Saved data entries

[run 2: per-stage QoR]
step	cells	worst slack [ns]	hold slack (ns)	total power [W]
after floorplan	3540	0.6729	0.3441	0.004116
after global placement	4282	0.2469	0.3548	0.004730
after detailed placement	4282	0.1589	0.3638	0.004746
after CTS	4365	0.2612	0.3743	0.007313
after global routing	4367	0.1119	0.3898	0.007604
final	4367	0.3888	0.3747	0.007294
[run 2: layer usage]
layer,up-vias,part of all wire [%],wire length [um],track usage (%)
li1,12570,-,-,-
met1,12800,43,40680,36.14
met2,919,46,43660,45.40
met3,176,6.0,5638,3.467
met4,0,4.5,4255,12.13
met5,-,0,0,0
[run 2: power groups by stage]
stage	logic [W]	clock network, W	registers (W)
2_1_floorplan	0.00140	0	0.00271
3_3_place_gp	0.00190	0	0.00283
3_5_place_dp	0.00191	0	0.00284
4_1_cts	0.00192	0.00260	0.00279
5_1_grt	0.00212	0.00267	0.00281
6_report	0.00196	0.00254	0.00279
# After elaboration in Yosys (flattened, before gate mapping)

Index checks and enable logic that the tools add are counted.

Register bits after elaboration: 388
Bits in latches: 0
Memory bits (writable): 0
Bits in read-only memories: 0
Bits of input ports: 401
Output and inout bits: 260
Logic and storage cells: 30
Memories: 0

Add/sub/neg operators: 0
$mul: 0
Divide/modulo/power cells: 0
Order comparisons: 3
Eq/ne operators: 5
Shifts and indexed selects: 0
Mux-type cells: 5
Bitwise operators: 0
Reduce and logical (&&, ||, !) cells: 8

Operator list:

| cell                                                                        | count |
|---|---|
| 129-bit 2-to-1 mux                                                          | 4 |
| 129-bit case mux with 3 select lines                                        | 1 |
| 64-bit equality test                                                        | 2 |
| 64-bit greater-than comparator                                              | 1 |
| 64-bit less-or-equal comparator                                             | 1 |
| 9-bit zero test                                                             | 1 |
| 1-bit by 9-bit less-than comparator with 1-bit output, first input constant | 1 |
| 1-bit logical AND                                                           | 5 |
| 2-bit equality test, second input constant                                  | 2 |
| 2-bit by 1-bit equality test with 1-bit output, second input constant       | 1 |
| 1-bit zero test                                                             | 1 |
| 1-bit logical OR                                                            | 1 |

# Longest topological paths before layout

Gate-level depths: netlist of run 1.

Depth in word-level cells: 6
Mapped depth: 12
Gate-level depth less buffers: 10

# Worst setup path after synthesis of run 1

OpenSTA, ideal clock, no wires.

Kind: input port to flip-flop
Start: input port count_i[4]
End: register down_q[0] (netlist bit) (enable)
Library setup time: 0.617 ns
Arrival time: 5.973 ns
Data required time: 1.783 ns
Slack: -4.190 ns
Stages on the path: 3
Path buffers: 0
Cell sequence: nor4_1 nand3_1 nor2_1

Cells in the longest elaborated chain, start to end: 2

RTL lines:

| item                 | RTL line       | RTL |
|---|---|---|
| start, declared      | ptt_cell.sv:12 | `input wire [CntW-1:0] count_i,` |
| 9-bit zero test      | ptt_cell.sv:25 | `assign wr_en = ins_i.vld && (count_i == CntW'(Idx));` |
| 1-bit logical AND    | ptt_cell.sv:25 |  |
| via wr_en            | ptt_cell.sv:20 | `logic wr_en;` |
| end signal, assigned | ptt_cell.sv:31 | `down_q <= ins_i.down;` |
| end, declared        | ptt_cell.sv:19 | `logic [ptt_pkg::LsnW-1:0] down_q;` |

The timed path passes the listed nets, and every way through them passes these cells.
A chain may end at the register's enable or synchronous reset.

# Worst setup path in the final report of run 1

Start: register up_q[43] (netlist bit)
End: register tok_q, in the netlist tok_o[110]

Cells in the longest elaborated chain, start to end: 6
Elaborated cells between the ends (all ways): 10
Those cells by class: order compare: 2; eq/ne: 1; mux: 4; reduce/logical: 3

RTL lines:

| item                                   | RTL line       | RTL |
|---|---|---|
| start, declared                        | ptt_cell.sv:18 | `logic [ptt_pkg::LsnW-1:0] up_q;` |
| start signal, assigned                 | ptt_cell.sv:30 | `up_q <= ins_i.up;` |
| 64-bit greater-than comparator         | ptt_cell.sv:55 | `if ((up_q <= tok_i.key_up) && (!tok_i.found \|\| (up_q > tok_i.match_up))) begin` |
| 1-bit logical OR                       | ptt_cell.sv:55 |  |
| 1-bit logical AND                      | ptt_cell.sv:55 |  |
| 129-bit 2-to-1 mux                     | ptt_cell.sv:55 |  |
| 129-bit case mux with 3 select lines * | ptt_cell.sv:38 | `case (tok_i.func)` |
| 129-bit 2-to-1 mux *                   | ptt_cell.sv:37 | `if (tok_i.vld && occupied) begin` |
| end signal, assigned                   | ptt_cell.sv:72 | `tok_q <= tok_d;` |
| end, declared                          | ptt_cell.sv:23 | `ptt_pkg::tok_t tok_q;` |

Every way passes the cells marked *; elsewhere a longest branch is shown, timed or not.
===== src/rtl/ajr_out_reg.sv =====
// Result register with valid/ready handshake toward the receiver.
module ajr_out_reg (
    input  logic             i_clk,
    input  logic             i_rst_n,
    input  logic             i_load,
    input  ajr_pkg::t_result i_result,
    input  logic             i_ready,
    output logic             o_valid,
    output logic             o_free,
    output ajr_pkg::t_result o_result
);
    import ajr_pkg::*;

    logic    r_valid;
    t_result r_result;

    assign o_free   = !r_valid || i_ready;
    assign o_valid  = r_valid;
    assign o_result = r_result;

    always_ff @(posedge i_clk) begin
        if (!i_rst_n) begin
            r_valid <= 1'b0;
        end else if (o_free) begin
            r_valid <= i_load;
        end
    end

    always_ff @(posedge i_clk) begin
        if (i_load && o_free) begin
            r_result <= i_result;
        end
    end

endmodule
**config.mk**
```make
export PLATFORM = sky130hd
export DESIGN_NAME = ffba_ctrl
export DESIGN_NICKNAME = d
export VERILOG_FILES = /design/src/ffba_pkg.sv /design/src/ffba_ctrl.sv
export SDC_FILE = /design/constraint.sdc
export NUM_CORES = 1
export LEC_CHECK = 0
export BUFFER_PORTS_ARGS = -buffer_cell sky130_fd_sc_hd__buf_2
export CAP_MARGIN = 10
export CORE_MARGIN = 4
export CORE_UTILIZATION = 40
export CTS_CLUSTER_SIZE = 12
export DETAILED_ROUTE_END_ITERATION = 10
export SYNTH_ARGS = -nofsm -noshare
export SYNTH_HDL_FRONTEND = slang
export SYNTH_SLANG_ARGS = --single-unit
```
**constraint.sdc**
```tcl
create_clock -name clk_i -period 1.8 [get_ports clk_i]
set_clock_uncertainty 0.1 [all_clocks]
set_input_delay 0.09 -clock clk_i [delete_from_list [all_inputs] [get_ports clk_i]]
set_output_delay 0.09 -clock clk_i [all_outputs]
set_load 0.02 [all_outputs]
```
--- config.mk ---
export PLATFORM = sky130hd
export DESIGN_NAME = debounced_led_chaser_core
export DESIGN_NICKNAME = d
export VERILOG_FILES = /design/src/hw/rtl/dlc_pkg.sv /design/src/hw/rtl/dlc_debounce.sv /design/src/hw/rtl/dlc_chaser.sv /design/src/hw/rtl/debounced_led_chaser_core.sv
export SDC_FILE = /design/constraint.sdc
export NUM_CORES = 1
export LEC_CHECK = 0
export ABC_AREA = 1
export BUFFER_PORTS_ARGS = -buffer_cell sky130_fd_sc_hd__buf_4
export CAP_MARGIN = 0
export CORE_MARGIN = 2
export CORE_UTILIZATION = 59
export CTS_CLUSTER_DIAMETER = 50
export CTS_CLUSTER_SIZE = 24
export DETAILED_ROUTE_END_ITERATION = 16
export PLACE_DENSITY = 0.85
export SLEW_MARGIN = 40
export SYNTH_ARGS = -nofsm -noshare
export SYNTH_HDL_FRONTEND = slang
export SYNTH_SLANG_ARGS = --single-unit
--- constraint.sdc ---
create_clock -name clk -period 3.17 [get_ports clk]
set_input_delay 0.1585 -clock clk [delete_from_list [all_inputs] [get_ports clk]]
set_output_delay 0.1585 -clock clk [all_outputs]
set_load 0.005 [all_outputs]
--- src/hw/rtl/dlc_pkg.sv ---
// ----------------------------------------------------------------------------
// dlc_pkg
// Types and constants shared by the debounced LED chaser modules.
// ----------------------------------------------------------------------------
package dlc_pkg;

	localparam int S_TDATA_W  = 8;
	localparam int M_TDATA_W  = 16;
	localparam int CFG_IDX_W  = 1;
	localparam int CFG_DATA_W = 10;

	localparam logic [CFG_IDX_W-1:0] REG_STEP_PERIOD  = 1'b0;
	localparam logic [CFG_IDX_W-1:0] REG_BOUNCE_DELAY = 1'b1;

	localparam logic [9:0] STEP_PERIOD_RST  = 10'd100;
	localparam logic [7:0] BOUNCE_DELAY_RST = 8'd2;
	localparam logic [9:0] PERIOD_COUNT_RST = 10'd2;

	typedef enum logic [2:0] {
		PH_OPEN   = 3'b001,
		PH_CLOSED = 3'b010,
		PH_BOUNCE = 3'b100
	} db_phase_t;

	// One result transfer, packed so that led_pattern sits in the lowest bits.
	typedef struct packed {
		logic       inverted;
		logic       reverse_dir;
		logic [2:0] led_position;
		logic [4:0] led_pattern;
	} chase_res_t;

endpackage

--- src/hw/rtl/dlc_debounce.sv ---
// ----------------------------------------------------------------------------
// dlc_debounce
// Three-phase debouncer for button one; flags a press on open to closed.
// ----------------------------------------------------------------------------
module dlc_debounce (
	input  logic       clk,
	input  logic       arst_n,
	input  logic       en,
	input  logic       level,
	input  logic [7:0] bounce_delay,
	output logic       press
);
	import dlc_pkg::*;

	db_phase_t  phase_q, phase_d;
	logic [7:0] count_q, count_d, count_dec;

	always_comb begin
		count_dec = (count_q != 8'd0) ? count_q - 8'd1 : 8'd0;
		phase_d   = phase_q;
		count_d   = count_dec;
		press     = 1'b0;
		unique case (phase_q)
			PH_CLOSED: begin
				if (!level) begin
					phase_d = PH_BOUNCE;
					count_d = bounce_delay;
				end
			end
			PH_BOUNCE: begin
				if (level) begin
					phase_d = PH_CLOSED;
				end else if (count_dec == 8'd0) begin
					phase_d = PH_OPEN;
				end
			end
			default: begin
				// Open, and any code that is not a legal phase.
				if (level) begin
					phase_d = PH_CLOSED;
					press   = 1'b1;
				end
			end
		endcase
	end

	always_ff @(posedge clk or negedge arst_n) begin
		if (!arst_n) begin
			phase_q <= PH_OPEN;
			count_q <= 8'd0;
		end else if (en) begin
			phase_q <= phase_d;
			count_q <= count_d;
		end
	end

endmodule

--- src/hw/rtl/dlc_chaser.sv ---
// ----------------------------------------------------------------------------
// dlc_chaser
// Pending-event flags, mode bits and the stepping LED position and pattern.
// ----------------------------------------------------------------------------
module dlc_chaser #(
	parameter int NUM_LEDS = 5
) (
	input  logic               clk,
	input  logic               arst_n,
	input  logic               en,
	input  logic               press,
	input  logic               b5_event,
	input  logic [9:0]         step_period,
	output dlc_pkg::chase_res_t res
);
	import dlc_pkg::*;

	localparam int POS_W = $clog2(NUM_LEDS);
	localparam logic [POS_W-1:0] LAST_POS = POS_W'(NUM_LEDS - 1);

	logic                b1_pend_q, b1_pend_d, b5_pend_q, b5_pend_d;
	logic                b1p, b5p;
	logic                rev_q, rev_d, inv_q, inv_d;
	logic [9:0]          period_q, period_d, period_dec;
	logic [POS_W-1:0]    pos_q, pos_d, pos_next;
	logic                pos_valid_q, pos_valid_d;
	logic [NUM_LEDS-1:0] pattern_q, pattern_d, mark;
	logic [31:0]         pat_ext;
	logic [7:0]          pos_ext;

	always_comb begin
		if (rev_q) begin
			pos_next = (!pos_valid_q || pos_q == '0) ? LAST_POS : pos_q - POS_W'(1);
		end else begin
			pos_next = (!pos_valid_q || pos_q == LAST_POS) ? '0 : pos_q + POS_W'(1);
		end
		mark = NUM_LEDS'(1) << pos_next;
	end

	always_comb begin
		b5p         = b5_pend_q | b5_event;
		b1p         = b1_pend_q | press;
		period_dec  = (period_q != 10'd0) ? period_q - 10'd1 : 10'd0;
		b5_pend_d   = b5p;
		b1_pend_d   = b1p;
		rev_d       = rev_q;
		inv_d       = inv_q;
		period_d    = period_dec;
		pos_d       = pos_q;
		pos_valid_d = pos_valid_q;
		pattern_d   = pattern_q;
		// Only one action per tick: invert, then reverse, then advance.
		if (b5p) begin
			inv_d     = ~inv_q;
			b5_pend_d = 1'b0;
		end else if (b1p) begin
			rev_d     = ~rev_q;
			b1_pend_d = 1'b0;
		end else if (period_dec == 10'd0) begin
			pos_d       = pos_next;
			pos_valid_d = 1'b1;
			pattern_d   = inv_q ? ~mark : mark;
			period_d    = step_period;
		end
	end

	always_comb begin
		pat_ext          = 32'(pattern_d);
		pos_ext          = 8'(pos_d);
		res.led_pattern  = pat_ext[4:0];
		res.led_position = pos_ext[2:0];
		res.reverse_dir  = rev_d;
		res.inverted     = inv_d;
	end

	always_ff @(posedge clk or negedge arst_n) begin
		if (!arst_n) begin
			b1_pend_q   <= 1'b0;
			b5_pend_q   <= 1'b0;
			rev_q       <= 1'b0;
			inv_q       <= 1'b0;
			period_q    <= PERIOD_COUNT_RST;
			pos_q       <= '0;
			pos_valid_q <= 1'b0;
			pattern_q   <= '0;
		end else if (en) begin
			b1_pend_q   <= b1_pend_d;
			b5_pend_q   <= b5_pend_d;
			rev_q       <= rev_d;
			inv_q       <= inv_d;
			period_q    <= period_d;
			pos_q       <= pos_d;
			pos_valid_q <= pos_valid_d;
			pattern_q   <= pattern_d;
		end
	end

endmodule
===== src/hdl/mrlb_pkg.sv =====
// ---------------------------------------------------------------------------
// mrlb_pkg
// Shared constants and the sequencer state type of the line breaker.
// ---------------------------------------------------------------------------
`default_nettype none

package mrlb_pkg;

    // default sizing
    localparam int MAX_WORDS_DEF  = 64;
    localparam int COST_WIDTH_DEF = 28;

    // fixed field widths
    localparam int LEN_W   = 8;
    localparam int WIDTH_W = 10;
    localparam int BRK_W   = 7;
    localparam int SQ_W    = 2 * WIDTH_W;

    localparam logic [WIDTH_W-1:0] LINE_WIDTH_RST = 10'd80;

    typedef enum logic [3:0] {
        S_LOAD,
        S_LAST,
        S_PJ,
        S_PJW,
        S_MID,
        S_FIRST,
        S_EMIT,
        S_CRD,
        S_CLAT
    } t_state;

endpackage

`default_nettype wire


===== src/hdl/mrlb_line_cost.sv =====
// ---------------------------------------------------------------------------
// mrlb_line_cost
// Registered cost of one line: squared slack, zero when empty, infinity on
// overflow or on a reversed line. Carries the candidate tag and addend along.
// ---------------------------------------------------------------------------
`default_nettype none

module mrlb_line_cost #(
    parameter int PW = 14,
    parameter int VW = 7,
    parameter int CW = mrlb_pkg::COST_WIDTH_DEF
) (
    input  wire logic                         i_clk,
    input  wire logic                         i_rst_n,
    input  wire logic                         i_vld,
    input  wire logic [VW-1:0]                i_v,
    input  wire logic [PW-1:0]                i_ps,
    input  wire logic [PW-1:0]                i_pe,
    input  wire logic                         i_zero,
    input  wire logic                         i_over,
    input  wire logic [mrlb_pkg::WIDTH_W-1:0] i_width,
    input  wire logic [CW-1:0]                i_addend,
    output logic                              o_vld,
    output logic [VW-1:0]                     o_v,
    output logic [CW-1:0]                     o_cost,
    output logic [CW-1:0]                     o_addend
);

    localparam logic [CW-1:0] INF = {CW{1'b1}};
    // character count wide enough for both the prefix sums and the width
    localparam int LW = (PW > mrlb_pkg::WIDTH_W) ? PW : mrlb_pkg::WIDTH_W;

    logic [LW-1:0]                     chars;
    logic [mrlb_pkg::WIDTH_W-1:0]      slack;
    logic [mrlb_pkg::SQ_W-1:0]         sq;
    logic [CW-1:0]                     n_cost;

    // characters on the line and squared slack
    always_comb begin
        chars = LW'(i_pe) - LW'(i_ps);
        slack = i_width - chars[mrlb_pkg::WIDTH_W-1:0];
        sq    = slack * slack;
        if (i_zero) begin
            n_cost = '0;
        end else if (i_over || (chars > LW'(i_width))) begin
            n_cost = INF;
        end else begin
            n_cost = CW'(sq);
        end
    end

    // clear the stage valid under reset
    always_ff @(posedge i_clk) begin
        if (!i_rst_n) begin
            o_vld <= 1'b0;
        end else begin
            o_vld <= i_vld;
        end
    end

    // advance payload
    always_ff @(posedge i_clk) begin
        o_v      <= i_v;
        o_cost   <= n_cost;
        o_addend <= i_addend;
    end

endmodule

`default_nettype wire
--
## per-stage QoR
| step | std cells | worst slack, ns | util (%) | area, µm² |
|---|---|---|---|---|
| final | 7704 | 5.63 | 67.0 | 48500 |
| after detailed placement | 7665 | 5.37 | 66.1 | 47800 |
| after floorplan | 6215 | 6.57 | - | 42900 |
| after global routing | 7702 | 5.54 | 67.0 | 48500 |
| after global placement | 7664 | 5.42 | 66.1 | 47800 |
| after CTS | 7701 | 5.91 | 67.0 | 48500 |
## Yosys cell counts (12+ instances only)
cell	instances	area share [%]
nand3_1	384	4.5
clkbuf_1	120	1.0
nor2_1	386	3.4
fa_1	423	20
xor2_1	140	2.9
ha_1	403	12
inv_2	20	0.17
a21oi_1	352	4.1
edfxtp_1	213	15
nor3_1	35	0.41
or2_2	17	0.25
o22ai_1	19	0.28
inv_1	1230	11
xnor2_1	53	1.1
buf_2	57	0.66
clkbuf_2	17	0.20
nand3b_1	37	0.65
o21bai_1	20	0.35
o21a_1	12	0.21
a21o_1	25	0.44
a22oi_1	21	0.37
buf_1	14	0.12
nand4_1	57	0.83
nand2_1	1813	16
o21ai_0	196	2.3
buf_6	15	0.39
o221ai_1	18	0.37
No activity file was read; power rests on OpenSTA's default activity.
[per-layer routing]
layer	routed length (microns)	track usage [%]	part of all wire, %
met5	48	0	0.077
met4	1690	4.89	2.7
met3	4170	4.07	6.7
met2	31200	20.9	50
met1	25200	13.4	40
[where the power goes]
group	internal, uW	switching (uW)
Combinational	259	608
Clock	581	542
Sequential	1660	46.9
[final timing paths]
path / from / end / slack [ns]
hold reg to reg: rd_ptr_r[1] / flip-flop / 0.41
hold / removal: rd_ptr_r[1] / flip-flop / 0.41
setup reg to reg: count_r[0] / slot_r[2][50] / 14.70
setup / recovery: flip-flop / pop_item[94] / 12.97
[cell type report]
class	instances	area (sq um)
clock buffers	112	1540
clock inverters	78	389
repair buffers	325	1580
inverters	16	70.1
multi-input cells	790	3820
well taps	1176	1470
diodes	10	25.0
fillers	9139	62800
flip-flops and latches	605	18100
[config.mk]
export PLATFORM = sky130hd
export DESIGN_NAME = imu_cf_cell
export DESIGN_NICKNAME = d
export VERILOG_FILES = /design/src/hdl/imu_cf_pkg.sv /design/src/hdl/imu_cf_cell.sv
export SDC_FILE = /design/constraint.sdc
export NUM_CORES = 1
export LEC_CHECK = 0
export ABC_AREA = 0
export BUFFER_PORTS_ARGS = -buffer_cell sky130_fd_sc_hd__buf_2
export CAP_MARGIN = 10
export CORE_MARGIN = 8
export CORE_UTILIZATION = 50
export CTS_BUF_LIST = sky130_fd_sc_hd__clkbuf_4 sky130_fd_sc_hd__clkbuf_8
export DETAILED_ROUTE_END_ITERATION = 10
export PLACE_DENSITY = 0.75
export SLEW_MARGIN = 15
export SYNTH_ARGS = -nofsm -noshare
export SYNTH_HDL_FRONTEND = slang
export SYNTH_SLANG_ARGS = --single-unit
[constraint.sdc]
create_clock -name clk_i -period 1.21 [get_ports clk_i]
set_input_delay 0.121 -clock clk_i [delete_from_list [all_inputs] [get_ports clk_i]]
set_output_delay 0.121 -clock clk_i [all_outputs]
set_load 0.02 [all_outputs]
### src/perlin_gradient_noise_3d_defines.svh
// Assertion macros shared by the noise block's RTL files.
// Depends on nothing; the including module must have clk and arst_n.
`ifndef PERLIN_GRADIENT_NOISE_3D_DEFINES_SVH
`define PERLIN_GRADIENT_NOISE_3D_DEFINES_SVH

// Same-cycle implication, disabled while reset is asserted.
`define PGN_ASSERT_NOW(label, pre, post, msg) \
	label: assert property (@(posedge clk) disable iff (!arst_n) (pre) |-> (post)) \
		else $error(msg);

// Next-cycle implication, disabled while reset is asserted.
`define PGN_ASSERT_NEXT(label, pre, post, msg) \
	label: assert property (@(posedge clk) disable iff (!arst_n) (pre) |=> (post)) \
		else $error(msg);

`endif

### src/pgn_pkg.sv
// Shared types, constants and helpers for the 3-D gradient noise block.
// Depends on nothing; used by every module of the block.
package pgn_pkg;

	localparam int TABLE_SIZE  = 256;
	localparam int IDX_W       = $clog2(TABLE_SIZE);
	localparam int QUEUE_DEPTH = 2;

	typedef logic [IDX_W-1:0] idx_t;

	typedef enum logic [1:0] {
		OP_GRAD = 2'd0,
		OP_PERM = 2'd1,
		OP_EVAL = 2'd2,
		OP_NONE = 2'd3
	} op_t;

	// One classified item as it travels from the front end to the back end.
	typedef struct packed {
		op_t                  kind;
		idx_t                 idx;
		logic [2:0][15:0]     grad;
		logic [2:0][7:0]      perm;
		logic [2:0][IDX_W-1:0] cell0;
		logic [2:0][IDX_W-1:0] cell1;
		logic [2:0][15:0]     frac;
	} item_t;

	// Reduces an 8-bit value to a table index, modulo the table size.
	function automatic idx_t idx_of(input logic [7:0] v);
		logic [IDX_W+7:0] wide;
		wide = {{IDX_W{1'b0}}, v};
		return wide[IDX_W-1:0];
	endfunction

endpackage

What to do
From the records above, reproduce exactly the lines from the one with "Divide/modulo/power cells: 0" to the one with "1-bit zero test", both included, and no others.

Solution to the exercise
Divide/modulo/power cells: 0
Order comparisons: 3
Eq/ne operators: 5
Shifts and indexed selects: 0
Mux-type cells: 5
Bitwise operators: 0
Reduce and logical (&&, ||, !) cells: 8

Operator list:

| cell                                                                        | count |
|---|---|
| 129-bit 2-to-1 mux                                                          | 4 |
| 129-bit case mux with 3 select lines                                        | 1 |
| 64-bit equality test                                                        | 2 |
| 64-bit greater-than comparator                                              | 1 |
| 64-bit less-or-equal comparator                                             | 1 |
| 9-bit zero test                                                             | 1 |
| 1-bit by 9-bit less-than comparator with 1-bit output, first input constant | 1 |
| 1-bit logical AND                                                           | 5 |
| 2-bit equality test, second input constant                                  | 2 |
| 2-bit by 1-bit equality test with 1-bit output, second input constant       | 1 |
| 1-bit zero test                                                             | 1 |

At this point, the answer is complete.